#### Information supplied
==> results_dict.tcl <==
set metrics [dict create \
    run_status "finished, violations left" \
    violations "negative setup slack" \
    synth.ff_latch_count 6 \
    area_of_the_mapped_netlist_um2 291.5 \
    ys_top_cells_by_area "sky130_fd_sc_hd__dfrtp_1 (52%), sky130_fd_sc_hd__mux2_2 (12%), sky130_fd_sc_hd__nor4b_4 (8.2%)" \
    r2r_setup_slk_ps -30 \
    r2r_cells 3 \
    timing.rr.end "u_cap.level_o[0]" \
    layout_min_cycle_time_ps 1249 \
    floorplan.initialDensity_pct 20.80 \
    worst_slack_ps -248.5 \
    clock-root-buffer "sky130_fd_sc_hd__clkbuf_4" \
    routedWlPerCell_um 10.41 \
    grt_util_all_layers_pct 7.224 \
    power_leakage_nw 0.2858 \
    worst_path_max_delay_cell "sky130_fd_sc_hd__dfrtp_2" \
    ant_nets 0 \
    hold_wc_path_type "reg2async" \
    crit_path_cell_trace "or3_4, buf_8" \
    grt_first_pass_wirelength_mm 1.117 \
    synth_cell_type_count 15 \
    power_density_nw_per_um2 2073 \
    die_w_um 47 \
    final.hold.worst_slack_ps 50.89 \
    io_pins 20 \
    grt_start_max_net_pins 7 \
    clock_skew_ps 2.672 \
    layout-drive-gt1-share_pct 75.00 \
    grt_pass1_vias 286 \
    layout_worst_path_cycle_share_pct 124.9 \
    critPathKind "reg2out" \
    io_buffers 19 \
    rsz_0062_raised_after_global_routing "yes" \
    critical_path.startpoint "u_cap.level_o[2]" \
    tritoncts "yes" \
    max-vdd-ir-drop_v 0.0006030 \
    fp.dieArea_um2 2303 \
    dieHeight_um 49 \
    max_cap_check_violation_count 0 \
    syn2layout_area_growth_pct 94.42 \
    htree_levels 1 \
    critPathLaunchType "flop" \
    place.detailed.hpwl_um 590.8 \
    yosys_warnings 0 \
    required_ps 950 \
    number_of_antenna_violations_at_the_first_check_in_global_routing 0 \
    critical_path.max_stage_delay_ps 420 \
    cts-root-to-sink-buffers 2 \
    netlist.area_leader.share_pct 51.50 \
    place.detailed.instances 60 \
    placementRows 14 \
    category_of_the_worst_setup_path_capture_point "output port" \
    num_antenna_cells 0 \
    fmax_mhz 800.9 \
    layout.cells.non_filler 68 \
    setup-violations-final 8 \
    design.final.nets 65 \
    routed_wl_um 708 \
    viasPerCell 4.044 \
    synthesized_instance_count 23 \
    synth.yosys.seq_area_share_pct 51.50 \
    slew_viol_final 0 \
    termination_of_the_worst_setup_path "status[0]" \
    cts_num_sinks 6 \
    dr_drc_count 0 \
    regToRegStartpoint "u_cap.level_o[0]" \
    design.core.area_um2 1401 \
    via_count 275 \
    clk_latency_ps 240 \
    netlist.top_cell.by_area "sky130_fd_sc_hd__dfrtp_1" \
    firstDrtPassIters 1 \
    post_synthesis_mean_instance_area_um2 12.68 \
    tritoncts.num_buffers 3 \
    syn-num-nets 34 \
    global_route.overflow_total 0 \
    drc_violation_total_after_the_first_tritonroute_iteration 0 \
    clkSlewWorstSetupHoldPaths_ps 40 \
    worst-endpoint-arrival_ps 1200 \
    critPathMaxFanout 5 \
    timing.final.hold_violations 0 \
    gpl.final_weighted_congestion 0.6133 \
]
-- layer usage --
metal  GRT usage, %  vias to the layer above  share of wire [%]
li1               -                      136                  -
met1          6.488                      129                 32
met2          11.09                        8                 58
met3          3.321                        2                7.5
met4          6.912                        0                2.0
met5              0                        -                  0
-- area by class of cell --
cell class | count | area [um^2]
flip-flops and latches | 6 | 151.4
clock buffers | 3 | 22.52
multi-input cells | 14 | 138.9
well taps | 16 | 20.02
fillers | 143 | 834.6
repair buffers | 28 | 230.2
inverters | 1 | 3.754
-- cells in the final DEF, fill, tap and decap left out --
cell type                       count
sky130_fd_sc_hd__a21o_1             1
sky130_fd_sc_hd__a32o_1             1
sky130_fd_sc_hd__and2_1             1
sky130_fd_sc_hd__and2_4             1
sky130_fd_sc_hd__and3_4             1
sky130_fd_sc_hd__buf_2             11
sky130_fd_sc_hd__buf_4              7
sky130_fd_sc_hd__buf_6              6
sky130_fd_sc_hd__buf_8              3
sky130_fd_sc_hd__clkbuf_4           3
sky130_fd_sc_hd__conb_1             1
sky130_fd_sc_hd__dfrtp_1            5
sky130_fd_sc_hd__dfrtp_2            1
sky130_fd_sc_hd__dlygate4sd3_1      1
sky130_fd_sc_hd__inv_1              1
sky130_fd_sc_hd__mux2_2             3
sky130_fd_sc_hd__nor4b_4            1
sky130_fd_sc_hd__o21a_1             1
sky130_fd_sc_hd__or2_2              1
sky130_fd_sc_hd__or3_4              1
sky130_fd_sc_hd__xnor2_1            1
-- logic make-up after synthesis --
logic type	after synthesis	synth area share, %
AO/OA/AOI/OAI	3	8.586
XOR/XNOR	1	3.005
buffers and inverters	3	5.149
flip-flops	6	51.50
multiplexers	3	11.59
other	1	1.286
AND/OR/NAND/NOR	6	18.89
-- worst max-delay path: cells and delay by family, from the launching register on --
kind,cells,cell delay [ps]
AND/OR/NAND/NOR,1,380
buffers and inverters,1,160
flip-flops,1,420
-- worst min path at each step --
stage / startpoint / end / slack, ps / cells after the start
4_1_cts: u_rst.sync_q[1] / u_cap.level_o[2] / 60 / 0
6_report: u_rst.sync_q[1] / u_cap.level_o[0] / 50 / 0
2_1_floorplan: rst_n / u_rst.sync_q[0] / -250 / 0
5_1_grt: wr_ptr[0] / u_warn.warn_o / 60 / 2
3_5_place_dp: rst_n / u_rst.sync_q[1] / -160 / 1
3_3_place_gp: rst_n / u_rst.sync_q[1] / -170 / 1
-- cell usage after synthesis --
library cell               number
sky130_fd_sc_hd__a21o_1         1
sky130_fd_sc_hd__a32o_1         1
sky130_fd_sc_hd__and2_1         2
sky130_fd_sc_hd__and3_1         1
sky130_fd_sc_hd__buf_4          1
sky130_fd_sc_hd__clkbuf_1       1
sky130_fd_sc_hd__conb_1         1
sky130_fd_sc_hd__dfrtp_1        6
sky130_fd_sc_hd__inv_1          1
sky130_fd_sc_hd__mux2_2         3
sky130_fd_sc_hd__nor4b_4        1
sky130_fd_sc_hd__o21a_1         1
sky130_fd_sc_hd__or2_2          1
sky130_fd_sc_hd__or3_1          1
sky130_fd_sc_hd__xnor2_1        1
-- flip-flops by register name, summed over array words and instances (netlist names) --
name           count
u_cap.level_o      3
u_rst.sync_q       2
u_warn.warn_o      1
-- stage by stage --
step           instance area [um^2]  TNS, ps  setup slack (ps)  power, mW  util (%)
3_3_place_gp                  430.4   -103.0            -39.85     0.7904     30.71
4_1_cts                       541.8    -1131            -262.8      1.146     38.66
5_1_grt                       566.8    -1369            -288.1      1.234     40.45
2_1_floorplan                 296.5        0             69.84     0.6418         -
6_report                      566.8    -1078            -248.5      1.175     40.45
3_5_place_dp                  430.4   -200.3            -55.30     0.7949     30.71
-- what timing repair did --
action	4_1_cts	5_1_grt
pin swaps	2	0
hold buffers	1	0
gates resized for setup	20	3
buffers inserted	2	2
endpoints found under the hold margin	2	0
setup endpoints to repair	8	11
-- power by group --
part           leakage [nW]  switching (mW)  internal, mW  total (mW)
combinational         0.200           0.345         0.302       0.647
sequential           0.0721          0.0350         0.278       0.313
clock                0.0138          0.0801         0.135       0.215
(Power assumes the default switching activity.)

#### Your assignment
Return nothing but the lines from the start of the listing above through the line containing "dr_drc_count 0 \", exactly as given.

#### Answer to this problem
==> results_dict.tcl <==
set metrics [dict create \
    run_status "finished, violations left" \
    violations "negative setup slack" \
    synth.ff_latch_count 6 \
    area_of_the_mapped_netlist_um2 291.5 \
    ys_top_cells_by_area "sky130_fd_sc_hd__dfrtp_1 (52%), sky130_fd_sc_hd__mux2_2 (12%), sky130_fd_sc_hd__nor4b_4 (8.2%)" \
    r2r_setup_slk_ps -30 \
    r2r_cells 3 \
    timing.rr.end "u_cap.level_o[0]" \
    layout_min_cycle_time_ps 1249 \
    floorplan.initialDensity_pct 20.80 \
    worst_slack_ps -248.5 \
    clock-root-buffer "sky130_fd_sc_hd__clkbuf_4" \
    routedWlPerCell_um 10.41 \
    grt_util_all_layers_pct 7.224 \
    power_leakage_nw 0.2858 \
    worst_path_max_delay_cell "sky130_fd_sc_hd__dfrtp_2" \
    ant_nets 0 \
    hold_wc_path_type "reg2async" \
    crit_path_cell_trace "or3_4, buf_8" \
    grt_first_pass_wirelength_mm 1.117 \
    synth_cell_type_count 15 \
    power_density_nw_per_um2 2073 \
    die_w_um 47 \
    final.hold.worst_slack_ps 50.89 \
    io_pins 20 \
    grt_start_max_net_pins 7 \
    clock_skew_ps 2.672 \
    layout-drive-gt1-share_pct 75.00 \
    grt_pass1_vias 286 \
    layout_worst_path_cycle_share_pct 124.9 \
    critPathKind "reg2out" \
    io_buffers 19 \
    rsz_0062_raised_after_global_routing "yes" \
    critical_path.startpoint "u_cap.level_o[2]" \
    tritoncts "yes" \
    max-vdd-ir-drop_v 0.0006030 \
    fp.dieArea_um2 2303 \
    dieHeight_um 49 \
    max_cap_check_violation_count 0 \
    syn2layout_area_growth_pct 94.42 \
    htree_levels 1 \
    critPathLaunchType "flop" \
    place.detailed.hpwl_um 590.8 \
    yosys_warnings 0 \
    required_ps 950 \
    number_of_antenna_violations_at_the_first_check_in_global_routing 0 \
    critical_path.max_stage_delay_ps 420 \
    cts-root-to-sink-buffers 2 \
    netlist.area_leader.share_pct 51.50 \
    place.detailed.instances 60 \
    placementRows 14 \
    category_of_the_worst_setup_path_capture_point "output port" \
    num_antenna_cells 0 \
    fmax_mhz 800.9 \
    layout.cells.non_filler 68 \
    setup-violations-final 8 \
    design.final.nets 65 \
    routed_wl_um 708 \
    viasPerCell 4.044 \
    synthesized_instance_count 23 \
    synth.yosys.seq_area_share_pct 51.50 \
    slew_viol_final 0 \
    termination_of_the_worst_setup_path "status[0]" \
    cts_num_sinks 6 \
    dr_drc_count 0 \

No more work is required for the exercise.